TASK DESCRIPTION - Find the lines in the listing below that include the word "inverters", and report how many there are, with nothing more.

DATA -
★ ★ ★ ★ ★ ★ ★

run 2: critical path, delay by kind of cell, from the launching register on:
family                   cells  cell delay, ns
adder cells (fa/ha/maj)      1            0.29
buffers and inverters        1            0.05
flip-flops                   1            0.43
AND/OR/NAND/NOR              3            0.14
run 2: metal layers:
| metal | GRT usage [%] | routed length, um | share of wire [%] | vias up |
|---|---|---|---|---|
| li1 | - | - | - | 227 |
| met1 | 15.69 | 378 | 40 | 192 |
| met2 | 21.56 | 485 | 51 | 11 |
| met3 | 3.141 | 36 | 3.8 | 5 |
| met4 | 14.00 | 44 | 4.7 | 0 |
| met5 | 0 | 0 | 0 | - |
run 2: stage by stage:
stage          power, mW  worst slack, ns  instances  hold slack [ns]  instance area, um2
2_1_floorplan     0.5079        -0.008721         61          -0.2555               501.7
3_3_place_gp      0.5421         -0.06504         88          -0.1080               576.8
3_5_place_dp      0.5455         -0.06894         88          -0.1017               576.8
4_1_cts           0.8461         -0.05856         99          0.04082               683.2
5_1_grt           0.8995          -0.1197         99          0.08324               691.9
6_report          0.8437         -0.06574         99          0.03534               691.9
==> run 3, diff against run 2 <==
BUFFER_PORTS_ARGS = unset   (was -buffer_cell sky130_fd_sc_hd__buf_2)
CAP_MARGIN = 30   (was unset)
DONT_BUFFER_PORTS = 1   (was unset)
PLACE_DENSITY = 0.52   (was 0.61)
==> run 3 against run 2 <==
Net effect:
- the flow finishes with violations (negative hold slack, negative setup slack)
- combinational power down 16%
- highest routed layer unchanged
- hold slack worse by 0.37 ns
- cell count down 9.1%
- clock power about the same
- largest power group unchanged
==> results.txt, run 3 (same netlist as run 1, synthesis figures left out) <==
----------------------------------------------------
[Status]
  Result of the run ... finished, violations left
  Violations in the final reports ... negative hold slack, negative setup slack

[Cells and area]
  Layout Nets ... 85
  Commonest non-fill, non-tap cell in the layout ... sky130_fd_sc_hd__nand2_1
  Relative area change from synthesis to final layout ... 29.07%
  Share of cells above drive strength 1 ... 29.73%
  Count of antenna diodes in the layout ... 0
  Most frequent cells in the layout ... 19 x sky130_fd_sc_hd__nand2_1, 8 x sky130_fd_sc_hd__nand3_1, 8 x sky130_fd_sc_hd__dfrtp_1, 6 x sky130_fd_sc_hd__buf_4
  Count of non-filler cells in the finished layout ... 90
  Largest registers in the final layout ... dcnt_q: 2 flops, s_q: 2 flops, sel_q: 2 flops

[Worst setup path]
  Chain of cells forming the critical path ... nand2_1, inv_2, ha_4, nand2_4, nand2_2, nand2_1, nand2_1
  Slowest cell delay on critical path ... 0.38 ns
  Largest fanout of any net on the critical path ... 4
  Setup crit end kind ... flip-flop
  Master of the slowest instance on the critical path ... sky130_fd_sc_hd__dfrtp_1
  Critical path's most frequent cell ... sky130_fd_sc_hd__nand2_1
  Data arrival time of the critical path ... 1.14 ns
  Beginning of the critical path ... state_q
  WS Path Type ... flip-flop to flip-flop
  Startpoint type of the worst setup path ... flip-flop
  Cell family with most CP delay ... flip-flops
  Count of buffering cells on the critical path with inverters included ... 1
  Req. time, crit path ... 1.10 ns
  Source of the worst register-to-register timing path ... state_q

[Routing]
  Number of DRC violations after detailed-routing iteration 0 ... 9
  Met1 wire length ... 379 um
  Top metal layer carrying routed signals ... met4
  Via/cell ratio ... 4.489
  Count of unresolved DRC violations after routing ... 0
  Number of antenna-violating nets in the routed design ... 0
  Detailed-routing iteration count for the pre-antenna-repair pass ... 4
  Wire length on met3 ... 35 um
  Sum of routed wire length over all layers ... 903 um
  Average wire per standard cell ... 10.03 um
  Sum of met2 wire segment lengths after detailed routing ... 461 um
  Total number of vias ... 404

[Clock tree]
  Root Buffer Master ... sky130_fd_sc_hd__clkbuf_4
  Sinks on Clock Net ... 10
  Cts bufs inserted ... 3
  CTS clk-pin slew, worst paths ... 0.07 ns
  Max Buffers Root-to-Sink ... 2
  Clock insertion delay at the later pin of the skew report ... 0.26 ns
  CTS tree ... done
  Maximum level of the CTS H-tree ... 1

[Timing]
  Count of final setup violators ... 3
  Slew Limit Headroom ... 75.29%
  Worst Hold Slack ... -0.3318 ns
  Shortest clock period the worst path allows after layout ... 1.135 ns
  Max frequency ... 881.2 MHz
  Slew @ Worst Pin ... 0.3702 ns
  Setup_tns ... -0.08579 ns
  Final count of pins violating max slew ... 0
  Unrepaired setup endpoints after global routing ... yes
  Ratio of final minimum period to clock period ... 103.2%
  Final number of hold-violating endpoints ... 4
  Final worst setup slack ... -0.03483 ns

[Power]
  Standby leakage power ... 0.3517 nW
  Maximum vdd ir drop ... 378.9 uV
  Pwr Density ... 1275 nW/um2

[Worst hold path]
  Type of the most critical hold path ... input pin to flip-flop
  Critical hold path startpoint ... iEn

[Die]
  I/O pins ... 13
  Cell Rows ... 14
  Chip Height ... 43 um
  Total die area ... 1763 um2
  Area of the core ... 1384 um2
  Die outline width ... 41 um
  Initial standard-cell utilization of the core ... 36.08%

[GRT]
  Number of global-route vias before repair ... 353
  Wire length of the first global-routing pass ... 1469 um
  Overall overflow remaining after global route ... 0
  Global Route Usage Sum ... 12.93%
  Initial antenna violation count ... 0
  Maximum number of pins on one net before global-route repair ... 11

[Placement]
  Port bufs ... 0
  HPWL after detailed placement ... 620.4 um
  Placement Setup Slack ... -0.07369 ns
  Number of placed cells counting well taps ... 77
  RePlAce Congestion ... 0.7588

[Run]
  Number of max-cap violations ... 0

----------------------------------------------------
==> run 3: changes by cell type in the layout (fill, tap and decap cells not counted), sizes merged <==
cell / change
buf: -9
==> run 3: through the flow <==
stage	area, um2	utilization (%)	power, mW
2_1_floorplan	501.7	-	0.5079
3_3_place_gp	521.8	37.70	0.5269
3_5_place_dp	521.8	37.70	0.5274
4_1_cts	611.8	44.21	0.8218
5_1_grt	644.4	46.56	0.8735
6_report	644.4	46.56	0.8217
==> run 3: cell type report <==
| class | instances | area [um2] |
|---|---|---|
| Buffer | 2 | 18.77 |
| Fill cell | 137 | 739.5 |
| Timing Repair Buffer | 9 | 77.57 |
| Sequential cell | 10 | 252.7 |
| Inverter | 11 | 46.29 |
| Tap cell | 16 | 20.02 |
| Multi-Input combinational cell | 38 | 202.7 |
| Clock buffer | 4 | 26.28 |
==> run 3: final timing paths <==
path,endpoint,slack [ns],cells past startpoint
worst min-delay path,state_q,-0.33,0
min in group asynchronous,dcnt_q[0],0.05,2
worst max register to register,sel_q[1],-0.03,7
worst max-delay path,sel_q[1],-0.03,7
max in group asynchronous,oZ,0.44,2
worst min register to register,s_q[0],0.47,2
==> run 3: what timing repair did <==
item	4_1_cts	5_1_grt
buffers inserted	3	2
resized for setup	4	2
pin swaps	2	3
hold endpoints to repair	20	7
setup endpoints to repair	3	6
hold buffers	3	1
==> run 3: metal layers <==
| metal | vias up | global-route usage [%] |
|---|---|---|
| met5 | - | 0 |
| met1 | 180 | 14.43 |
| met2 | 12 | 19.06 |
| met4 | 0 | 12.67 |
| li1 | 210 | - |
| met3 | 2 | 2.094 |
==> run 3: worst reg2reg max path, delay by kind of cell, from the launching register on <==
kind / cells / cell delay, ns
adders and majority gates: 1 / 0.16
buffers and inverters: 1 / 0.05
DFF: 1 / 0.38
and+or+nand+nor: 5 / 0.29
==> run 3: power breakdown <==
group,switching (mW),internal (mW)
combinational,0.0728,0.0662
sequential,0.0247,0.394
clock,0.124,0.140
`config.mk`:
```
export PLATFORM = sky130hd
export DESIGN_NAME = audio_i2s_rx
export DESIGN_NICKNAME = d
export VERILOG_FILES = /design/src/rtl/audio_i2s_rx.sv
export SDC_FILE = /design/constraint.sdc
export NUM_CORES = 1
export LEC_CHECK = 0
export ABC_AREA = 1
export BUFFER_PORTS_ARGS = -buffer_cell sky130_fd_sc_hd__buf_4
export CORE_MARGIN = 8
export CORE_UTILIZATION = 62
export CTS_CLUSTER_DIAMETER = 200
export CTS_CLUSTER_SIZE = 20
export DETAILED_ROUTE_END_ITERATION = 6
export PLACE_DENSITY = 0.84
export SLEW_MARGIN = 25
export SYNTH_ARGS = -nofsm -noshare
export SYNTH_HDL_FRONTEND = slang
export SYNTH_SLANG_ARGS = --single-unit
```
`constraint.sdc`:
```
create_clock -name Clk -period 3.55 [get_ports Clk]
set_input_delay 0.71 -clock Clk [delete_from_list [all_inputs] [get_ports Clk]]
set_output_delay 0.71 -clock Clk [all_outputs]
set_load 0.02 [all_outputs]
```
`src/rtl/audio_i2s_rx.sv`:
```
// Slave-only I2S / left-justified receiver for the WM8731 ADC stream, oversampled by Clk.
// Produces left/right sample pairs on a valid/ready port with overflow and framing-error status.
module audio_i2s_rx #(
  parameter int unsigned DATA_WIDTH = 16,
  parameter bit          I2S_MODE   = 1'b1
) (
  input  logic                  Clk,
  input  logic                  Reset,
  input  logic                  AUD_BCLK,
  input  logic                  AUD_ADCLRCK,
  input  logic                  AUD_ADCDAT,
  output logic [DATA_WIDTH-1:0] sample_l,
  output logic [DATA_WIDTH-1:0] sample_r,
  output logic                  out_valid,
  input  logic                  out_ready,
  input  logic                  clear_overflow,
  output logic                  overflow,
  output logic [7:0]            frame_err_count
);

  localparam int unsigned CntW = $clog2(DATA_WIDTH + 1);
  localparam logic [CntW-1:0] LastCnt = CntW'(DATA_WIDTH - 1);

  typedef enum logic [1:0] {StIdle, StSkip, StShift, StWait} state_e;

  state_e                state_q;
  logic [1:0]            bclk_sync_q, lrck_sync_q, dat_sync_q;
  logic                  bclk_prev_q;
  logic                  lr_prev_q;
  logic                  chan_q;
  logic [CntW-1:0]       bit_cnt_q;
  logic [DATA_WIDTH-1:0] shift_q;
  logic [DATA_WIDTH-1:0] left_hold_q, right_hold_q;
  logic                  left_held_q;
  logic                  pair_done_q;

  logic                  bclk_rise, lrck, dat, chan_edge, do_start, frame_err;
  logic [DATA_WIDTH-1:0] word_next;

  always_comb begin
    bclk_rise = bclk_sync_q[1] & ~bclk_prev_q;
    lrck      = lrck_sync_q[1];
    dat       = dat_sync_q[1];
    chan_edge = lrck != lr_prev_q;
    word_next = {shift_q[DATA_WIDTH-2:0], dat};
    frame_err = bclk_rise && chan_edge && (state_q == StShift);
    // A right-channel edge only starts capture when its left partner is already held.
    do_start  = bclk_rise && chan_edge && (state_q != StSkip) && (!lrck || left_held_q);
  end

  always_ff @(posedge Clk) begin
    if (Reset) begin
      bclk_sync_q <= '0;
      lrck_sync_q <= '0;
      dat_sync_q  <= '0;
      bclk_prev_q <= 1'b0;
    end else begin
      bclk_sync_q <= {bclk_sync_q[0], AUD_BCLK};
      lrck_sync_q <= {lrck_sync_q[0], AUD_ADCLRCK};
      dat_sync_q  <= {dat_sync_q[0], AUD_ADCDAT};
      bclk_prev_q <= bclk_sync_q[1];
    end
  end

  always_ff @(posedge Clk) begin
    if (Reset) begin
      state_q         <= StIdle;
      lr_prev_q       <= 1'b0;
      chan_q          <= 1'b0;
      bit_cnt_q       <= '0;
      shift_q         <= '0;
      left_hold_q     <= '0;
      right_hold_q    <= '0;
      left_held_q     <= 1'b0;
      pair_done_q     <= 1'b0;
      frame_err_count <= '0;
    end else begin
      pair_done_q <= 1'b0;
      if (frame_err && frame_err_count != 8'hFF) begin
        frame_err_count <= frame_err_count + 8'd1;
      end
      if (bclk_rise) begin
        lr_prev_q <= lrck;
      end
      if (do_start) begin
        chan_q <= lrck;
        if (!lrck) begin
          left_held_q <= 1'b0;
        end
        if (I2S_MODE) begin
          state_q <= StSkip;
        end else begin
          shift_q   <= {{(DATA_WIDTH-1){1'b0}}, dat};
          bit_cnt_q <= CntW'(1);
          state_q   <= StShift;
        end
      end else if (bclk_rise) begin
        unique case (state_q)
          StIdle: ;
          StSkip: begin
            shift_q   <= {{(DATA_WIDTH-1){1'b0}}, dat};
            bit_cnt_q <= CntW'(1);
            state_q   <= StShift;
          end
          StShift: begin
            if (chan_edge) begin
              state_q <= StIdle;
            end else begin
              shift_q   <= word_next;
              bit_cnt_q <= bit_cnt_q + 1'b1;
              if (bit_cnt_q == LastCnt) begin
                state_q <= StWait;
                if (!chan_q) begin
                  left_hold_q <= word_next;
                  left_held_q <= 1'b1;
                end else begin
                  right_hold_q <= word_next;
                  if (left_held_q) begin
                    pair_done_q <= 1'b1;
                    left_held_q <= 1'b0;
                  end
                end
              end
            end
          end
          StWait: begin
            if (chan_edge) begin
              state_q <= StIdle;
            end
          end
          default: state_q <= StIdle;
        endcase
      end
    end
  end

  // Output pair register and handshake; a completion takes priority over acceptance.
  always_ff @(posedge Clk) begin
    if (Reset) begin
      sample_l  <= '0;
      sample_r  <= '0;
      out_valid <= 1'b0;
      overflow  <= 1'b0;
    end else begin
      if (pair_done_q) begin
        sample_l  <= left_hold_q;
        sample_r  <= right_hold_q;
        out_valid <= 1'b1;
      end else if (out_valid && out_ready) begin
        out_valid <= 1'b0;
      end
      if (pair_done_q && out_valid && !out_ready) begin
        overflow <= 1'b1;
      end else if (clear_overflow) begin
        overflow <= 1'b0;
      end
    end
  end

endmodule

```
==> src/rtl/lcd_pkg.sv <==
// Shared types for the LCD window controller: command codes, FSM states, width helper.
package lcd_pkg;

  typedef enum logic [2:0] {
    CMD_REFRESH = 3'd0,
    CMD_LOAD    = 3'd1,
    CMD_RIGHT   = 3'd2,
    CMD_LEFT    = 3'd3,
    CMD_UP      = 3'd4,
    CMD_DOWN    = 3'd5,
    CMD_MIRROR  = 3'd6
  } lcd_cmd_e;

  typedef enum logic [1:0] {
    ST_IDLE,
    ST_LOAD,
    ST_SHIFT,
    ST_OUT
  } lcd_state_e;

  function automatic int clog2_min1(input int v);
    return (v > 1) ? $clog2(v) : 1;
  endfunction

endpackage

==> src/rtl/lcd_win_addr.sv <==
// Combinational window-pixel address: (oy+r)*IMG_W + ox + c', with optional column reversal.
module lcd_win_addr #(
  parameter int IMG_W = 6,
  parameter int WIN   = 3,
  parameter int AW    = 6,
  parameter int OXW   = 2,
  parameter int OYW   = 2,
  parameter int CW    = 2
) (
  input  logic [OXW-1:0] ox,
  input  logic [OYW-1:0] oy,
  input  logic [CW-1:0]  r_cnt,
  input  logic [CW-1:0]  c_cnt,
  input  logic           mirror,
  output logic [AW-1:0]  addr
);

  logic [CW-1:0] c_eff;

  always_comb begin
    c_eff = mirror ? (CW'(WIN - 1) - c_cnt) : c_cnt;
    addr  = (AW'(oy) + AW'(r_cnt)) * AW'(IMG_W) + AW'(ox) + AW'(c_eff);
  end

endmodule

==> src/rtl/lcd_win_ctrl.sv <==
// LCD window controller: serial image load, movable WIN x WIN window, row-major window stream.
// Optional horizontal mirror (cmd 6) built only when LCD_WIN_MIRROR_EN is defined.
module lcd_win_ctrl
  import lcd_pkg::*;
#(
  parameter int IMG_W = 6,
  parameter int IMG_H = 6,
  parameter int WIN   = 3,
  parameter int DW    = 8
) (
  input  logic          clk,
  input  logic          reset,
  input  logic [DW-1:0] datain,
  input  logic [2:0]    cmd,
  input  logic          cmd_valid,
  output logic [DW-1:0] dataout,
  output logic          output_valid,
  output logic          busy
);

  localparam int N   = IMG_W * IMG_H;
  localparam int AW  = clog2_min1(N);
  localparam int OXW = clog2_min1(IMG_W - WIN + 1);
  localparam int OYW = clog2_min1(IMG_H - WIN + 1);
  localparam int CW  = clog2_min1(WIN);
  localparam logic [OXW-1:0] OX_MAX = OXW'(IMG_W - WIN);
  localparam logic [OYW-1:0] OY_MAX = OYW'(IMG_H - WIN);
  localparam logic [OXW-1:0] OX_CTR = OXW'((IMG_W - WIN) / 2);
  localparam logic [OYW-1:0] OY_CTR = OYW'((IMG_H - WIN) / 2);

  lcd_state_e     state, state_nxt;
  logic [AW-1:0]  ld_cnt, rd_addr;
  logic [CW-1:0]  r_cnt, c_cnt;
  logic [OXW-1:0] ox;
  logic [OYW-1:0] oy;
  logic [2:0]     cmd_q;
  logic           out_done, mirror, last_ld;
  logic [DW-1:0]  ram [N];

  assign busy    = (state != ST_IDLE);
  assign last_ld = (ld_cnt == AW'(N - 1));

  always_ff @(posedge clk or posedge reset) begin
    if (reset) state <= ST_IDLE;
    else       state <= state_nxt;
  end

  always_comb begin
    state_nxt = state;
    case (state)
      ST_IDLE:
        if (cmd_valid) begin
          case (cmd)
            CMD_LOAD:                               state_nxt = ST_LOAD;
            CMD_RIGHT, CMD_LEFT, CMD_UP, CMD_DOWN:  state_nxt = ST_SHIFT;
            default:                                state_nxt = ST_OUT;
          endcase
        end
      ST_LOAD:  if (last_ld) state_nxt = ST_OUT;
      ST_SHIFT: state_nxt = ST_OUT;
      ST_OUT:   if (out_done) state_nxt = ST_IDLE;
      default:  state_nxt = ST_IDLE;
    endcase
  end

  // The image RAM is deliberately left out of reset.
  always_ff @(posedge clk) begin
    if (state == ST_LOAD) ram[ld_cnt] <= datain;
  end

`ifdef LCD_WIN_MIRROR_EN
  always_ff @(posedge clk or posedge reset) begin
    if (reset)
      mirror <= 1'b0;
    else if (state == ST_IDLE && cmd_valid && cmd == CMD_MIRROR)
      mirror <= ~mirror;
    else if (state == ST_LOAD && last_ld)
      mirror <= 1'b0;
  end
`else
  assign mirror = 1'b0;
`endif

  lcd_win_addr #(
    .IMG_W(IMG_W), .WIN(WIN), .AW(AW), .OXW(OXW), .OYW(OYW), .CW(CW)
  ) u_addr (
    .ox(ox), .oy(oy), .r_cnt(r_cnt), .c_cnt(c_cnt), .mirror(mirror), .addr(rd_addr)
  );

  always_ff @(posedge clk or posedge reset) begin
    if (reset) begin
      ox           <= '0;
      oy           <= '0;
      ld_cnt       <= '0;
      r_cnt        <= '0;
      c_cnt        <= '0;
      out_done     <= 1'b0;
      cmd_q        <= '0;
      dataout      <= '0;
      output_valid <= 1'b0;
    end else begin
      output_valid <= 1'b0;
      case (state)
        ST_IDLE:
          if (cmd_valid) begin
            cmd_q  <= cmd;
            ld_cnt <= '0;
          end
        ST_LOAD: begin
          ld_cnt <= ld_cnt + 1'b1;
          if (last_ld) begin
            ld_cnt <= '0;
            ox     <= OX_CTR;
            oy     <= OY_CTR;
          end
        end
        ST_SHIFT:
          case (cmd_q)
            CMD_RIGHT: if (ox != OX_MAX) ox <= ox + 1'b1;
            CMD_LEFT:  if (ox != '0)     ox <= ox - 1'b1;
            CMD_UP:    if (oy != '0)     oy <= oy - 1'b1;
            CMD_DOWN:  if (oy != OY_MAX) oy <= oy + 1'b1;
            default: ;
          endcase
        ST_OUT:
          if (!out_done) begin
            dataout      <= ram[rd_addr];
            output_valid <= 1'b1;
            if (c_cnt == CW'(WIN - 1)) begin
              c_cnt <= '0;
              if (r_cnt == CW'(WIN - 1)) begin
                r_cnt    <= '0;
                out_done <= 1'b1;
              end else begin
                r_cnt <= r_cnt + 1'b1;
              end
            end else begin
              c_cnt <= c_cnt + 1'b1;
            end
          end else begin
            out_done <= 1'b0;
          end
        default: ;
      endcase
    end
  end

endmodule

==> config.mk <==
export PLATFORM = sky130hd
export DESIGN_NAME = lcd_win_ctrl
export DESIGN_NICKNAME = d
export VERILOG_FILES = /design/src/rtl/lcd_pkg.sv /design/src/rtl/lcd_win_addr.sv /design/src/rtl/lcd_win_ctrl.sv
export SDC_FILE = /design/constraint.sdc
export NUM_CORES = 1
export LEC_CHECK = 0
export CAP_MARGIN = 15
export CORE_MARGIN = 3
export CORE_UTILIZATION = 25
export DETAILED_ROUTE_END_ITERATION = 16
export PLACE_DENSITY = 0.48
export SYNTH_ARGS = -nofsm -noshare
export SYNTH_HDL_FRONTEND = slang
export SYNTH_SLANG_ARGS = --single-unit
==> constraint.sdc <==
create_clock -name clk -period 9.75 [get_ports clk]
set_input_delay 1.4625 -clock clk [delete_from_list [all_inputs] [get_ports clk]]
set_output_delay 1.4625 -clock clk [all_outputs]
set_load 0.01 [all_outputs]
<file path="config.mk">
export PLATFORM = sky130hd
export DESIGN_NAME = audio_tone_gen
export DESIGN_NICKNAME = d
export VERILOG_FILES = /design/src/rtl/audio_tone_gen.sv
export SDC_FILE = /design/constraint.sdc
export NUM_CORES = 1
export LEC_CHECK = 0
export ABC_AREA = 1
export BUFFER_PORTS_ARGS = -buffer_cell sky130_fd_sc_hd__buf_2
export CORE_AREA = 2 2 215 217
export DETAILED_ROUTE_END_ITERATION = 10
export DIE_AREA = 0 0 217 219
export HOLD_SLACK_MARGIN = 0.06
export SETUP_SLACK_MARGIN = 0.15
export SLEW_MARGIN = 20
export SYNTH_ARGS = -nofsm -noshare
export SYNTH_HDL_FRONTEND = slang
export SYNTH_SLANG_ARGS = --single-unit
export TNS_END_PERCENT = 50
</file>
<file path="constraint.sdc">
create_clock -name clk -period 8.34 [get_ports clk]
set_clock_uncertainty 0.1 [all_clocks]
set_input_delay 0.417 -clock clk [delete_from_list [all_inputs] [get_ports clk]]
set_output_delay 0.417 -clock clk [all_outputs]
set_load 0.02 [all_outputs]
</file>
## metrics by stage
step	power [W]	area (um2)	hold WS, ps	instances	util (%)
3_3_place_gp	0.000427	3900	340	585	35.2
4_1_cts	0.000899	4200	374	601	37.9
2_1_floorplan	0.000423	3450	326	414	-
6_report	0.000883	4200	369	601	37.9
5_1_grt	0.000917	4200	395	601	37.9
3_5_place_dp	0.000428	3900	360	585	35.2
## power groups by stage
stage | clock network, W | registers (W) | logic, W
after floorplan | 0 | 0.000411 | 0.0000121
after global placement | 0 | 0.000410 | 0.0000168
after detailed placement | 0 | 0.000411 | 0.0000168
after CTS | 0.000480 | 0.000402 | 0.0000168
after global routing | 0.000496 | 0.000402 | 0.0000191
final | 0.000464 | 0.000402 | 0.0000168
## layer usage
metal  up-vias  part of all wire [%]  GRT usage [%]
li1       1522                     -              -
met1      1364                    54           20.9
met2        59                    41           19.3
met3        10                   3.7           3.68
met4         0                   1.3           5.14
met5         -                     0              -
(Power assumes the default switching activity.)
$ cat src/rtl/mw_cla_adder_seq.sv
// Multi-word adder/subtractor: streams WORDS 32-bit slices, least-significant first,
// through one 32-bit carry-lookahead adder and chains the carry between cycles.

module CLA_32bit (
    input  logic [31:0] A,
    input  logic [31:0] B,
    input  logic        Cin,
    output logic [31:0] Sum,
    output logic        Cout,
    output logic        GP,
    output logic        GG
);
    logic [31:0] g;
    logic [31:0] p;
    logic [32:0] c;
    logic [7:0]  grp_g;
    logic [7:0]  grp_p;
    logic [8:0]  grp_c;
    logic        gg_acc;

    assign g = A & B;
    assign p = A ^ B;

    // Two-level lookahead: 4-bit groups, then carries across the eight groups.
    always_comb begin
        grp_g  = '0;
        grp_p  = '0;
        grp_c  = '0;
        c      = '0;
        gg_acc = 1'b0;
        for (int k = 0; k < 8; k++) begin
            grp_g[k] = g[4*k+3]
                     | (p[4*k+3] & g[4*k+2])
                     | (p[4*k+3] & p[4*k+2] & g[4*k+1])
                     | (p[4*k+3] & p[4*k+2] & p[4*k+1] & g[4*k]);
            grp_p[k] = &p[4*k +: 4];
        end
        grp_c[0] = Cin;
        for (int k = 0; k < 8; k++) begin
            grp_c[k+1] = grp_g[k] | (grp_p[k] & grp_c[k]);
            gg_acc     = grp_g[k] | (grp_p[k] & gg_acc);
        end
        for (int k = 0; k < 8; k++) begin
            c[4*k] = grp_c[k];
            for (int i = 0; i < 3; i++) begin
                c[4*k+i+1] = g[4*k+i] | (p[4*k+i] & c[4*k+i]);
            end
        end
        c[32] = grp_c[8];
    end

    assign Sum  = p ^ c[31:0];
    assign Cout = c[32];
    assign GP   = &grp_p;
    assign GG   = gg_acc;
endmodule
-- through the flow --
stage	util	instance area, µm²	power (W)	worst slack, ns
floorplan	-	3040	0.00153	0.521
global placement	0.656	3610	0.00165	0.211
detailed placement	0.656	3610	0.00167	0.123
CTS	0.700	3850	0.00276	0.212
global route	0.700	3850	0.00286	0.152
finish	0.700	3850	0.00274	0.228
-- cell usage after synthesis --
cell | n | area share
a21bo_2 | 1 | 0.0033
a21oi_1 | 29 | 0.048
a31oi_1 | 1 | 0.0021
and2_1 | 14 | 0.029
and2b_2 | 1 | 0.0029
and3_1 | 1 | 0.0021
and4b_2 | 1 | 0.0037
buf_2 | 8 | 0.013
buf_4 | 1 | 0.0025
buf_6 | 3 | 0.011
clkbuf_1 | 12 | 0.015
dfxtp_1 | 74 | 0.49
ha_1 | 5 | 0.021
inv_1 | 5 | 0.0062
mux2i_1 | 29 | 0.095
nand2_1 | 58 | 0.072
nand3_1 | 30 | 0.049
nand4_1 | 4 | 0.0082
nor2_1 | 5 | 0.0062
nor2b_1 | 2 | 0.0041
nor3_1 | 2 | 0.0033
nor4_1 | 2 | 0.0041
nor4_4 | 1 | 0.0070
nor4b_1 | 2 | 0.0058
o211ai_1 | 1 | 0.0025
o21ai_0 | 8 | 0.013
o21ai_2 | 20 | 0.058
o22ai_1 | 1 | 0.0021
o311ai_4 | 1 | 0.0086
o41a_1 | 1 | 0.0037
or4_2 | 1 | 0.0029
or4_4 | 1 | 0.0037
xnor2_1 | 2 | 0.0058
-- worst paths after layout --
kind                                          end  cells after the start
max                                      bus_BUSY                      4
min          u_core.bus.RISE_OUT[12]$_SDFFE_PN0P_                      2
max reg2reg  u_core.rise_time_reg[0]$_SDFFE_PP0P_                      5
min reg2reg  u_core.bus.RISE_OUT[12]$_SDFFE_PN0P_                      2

★ ★ ★ ★ ★ ★ ★

WRITTEN REPLY - 3